If she love a good time then tonight might impress her (ha ha).
Squeeze in ya tight skirt, match wit ya best purse.
I can show ya both how to ball im an expert. (“King and Queen,” T.I.)
I don’t know that much about the rapper T.I. I know he was born Clifford Joseph Harris, Jr. in Atlanta, Georgia. I know that his recording career began in 1999, and he has had several deals with major record labels. He’s won three Grammy Awards. I also know that he has had legal troubles, from drug and weapons charges, to tax issues. He has spent time in jail. I don’t really care about any of that.
But now, Alanna Vagianos of Huffington Post has reported that T.I. proudly announced on a podcast that he escorts his 18-year-old daughter, Deyjah Harris, to the OB/GYN in order to verify her virginity. Eighteen. Years. Old.
The transcript is chilling. He makes the appointment. He orders her to go. He runs roughshod over the doctor’s concerns about patient confidentiality. And he demands that the doctor confirm that her hymen is still intact.
What the hell kind of toxic masculinity is this? What the hell year is this?
First things first. As Vagianos makes clear, Clifford is plain wrong on the facts. That’s not really how hymens work. Some people don’t have them. (This trip to the doctor is not the first for T.I. and Deyjah, so presumably she does have one.) Some have them, but hymens can rupture for a wide variety of reasons: through physical activity, through sports, through personal hygiene. Some disintegrate and fall away over time.
It is also of interest, and a whole other issue of concern, that hymen restoration surgeries are a thing — particularly for Mother’s Day. I see ads in our local newspaper for these procedures.
It may also be of interest that people of a certain class used to have to fake a ruptured hymen upon the consummation of their wedding vows. They would use chicken blood, or, perhaps, hire a surrogate for the nuptial ritual.
But why in the name of all that is decent is T.I. walking his grown daughter down to the OB/GYN for this test?

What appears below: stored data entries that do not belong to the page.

Context: an optimization exercise on an open-source flow, tuned for small area. The choices shown serve that exercise and are no tape-out recipe. The RTL was checked by simulation tests, not by an equivalence proof against the original design. Power and IR drop assume default switching activity.

==> design.v <==
`timescale 1ns / 1ps
module SRAM #(parameter DATA_WIDTH = 11,
              parameter TAP1 = 1,
              parameter TAP4 = 4)
            (input  wire                    clk,
             input  wire [DATA_WIDTH-1:0]   i_data,
             output wire [DATA_WIDTH-1:0]   o_tap1,
             output wire [DATA_WIDTH-1:0]   o_tap4);
 reg  [3*TAP4*DATA_WIDTH-1:0] memory_array;
 wire [(3*TAP4+1)*DATA_WIDTH-1:0] line = {memory_array, i_data};
    always @ (posedge clk)
        memory_array <= line[3*TAP4*DATA_WIDTH-1:0];
 assign o_tap1 = line[3*TAP1*DATA_WIDTH +: DATA_WIDTH];
 assign o_tap4 = line[3*TAP4*DATA_WIDTH +: DATA_WIDTH];
endmodule
`timescale 1ns/1ns
module Comb #(parameter D = 1)
                    (input  wire                clk,
                     input  wire                first,    
                     input  wire                va,
                     input  wire                vb,
                     input  wire        [10:0]  d_in,
                     output wire        [10:0]  d_out);
wire [10:0] tap1, tap4;
reg         carry;
wire        cin, cout;
SRAM #(.DATA_WIDTH(11), .TAP1(D), .TAP4(D + 3)) memory(.clk(clk), .i_data(d_in), .o_tap1(tap1), .o_tap4(tap4));
assign cin = first | carry;
Adder #(.W(11)) sub(.a(tap1 & {11{va}}), .b(~(tap4 & {11{vb}})), .cin(cin),
                    .s(d_out), .cout(cout));
always @(posedge clk)
	carry <= cout;
endmodule
`timescale 1ns/1ns
module upsampler  (input  wire        clk,
                   input  wire        rst,
                   input  wire [31:0] d_in,
                   output wire [10:0] d_out,      
                   output wire        first,      
                   output wire        load,       
                   output wire        v0,         
                   output wire        v3);        
reg [1:0]  phase;
reg [2:0]  nsmp;
reg [10:0] dig1;
reg [9:0]  dig2;
	always @(posedge clk)
	begin
		if (rst)
		begin
			phase <= 2'd0;
			nsmp  <= 3'd0;
		end else
		begin
			phase <= (phase == 2'd2) ? 2'd0 : phase + 2'd1;
			if (phase == 2'd2 && nsmp != 3'd4)
				nsmp <= nsmp + 3'd1;
		end
	end
	always @(posedge clk)
	begin
		dig1 <= (phase == 2'd0) ? d_in[21:11] : {1'b0, dig2};
		dig2 <= d_in[31:22];
	end
assign d_out = (phase == 2'd0) ? d_in[10:0] : dig1;
assign first = (phase == 2'd0);
assign load  = (phase == 2'd0);
assign v0    = (nsmp != 3'd0);
assign v3    = (nsmp == 3'd4);
endmodule
`timescale 1ns/1ns
module Intergrator		(input  wire 	   		clk,
						 input  wire 	   		rst,
						 input  wire [31:0] 	d_in,
						 output reg  [31:0] 	d_out);
wire [31:0] sum;
Adder #(.W(32)) add(.a(d_out), .b(d_in), .cin(1'b0), .s(sum), .cout());
	always @(posedge clk)
	begin
		if (rst)
			d_out <= 32'd0;
		else
			d_out <= sum;
	end
endmodule
module Adder #(parameter W = 32)
              (input  wire [W-1:0] a,
               input  wire [W-1:0] b,
               input  wire         cin,
               output wire [W-1:0] s,
               output wire         cout);
wire [W-1:0] p = a ^ b;
wire [W-1:0] g = a & b;
reg  [W-1:0] G, P, Gn, Pn;
integer i, d;
always @(*) begin
	G = g; P = p;
	G[0] = g[0] | (p[0] & cin);
	for (d = 1; d < W; d = d * 2) begin
		Gn = G; Pn = P;
		for (i = 0; i < W; i = i + 1)
			if ((i / d) % 2 == 1) begin
				Gn[i] = G[i] | (P[i] & G[(i / d) * d - 1]);
				Pn[i] = P[i] & P[(i / d) * d - 1];
			end
		G = Gn; P = Pn;
	end
end
assign s    = p ^ {G[W-2:0], cin};
assign cout = G[W-1];
endmodule
`timescale 1ns / 1ps
module CIC_Interpolator 			(input wire 	   			clk,
								 			 input wire 	   			rst,
											 input wire signed [31:0] 	d_in,
											 output wire signed [31:0] 	d_out);
wire        first, load, v0, v3;
wire [10:0] dig_in, comb_out1, comb_out2, comb_out3;
reg  [31:0] integ_out1;
wire [31:0] integ_out2, integ_out3, integ_out;
upsampler  ctrl(.clk(clk), .rst(rst), .d_in(d_in), .d_out(dig_in), .first(first),
                .load(load), .v0(v0), .v3(v3));
Comb #(.D(0)) comb1(clk, first, v0, v3, dig_in,    comb_out1);
Comb #(.D(1)) comb2(clk, first, v0, v3, comb_out1, comb_out2);
Comb #(.D(1)) comb3(clk, first, v0, v3, comb_out2, comb_out3);
wire [10:0] tap1, tap4;
SRAM #(.DATA_WIDTH(11), .TAP1(1), .TAP4(4)) comb4_mem(.clk(clk), .i_data(comb_out3), .o_tap1(tap1), .o_tap4(tap4));
reg  [10:0] acc_d0, acc_d1, acc_d2;
reg         cs_carry, add_carry;
wire [10:0] x = acc_d2 & {11{v0}};
wire [10:0] y = tap1 & {11{v0}};
wire [10:0] z = ~(tap4 & {11{v3}});
wire [10:0] cs_s = x ^ y ^ z;
wire [10:0] cs_c = (x & y) | (x & z) | (y & z);
wire [10:0] acc_next;
wire        add_cout;
Adder #(.W(11)) acc_add(.a(cs_s), .b({cs_c[9:0], first | cs_carry}),
                        .cin(~first & add_carry), .s(acc_next), .cout(add_cout));
always @(posedge clk)
begin
	acc_d0    <= acc_next;
	acc_d1    <= acc_d0;
	acc_d2    <= acc_d1;
	cs_carry  <= cs_c[10];
	add_carry <= add_cout;
end
always @(posedge clk)
begin
	if (rst)
		integ_out1 <= 32'd0;
	else if (load & v0)
		integ_out1 <= {acc_d0[9:0], acc_d1, acc_d2};
end
Intergrator	integrator2	(clk,rst,integ_out1,integ_out2);
Intergrator	integrator3	(clk,rst,integ_out2,integ_out3);
Intergrator	integrator4	(clk,rst,integ_out3,integ_out);
assign d_out = integ_out;
endmodule
==> run.sh <==
#!/bin/bash
# synth_recipe.tcl (not shown) runs the flow's synth.tcl, then flattens the netlist and writes it again
# the make line also repeats each setting of config.mk as NAME=value (left out here)
make -C /OpenROAD-flow-scripts/flow DESIGN_CONFIG=/design/flow/config.mk WORK_HOME=/design/flow/orfs CLKGATE_MAP_FILE= SYNTH_SCRIPT=/design/flow/synth_recipe.tcl finish
==> config.mk <==
export PLATFORM = sky130hd
export DESIGN_NAME = CIC_Interpolator
export DESIGN_NICKNAME = CIC_Interpolator
export VERILOG_FILES = /design/flow/design.v
export SDC_FILE = /design/flow/constraint.sdc
export NUM_CORES = 4
export LEC_CHECK = 0
export CAP_MARGIN = 20
export CORE_MARGIN = 2
export CORE_UTILIZATION = 40
export SLEW_MARGIN = 20
==> constraint.sdc <==
create_clock -name core_clock -period 4.0 [get_ports {clk}]
set_input_delay 0.8000 -clock core_clock [delete_from_list [all_inputs] [get_ports {clk}]]
set_output_delay 0.8000 -clock core_clock [all_outputs]
set_load 0.01 [all_outputs]
==> results of run 1 <==
==> kinds of logic (layout without fill, tap and decap cells) <==
kind of cell / Yosys count / after routing
AOI/OAI and AO/OA: 215 / 215
xor gates and xnor gates: 79 / 79
adders and majority gates: 176 / 176
buffers and inverters: 98 / 261
DFF: 687 / 687
muxes: 28 / 28
and+or+nand+nor: 428 / 428
==> how the worst min path moves through the flow <==
stage	from	end	slack (ns)	depth (start not counted)
after floorplan	acc_d0[10]	acc_d1[10]	0.31	0
after global placement	acc_d0[10]	acc_d1[10]	0.31	0
after detailed placement	comb1.memory.memory_array[71]	comb1.memory.memory_array[82]	0.31	0
after CTS	comb2.memory.memory_array[97]	comb2.memory.memory_array[108]	0.31	0
after global routing	comb2.memory.memory_array[97]	comb2.memory.memory_array[108]	0.31	0
final	comb2.memory.memory_array[97]	comb2.memory.memory_array[108]	0.31	0
==> power by group through the flow <==
stage | Sequential [uW] | Combinational (uW) | Clock (uW)
after global placement | 9900 | 2070 | 0
after detailed placement | 9930 | 2150 | 0
after CTS | 9820 | 2160 | 6730
final | 9750 | 2140 | 6540
after floorplan | 9610 | 1620 | 0
after global routing | 10000 | 2440 | 7020
==> layout make-up <==
type,instances,area [sq um]
inverter,62,233
clock buffer,101,2070
tap,688,861
clock inverter,21,324
multi-input combinational,926,7040
sequential,687,13800
timing repair buffer,77,751
fill,4654,27400
==> registers in the layout, indices dropped and copies added (netlist names) <==
register,flops
acc_d0,11
comb2.memory.memory_array,132
integrator3.d_out,32
comb2.carry,1
add_carry,1
cs_carry,1
ctrl.phase,2
comb1.carry,1
acc_d2,11
ctrl.nsmp,3
integ_out1,32
ctrl.dig2,10
acc_d1,11
comb1.memory.memory_array,99
comb4_mem.memory_array,132
integrator4.d_out,32
integrator2.d_out,32
ctrl.dig1,11
comb3.carry,1
comb3.memory.memory_array,132
==> through the flow <==
stage / std cells / hold slack [ns] / TNS, ns
floorplan: 1711 / 0.310 / 0
global placement: 2440 / 0.310 / -0.0344
detailed placement: 2440 / 0.312 / -0.117
CTS: 2562 / 0.306 / 0
global route: 2562 / 0.307 / 0
finish: 2562 / 0.310 / 0
==> worst register-to-register path, stage by stage (launching register included) <==
cell and delay (ns):
dfxtp_1 0.31, inv_1 0.09, ha_1 0.25, nand2b_2 0.11
and2_1 0.19, fa_1 0.51, fa_1 0.45, fa_1 0.39
a21o_1 0.17, a21oi_1 0.23, o21bai_1 0.13, a21oi_2 0.21
o21a_1 0.18, fa_1 0.41, inv_1 0.05
==> metal layers <==
layer  wire length, um  share of wire [%]  GRT usage (%)  up-vias
met3              1240                3.8           3.21       63
met1             14600                 45           14.7     5441
met4               817                2.5           4.59        0
met2             16000                 49           22.4      173
li1                  -                  -              -     5897
met5                 0                  0              0        -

Toxic masculinity. For T.I., his daughter is a possession. Something (and I wrote that deliberately) that he owns and controls. In his mind, in his version of masculinity, it is his right and duty to “protect” his daughter. He says in the interview that children will look back and thank their parents for protecting them from making mistakes. True, a person may thank their parent for making them wear a helmet when their rode their bike. But can this even be considered in the same category? I think not.
To be sure, T.I. will want to walk his daughter down the aisle some day, confident in her virginity — and therefore suitability — and hand her over to her new owner. That is the fundamental and underlying purpose of a father walking his daughter down the aisle. It signifies the transfer of property from one man to another. At the time the tradition emerged, women had the civil and legal status of property. She was owned by her father, until she was owned by her husband. Although marriage reform laws changed some of the aspects of ownership in the late 1800s, many of them persisted into the late 1900s.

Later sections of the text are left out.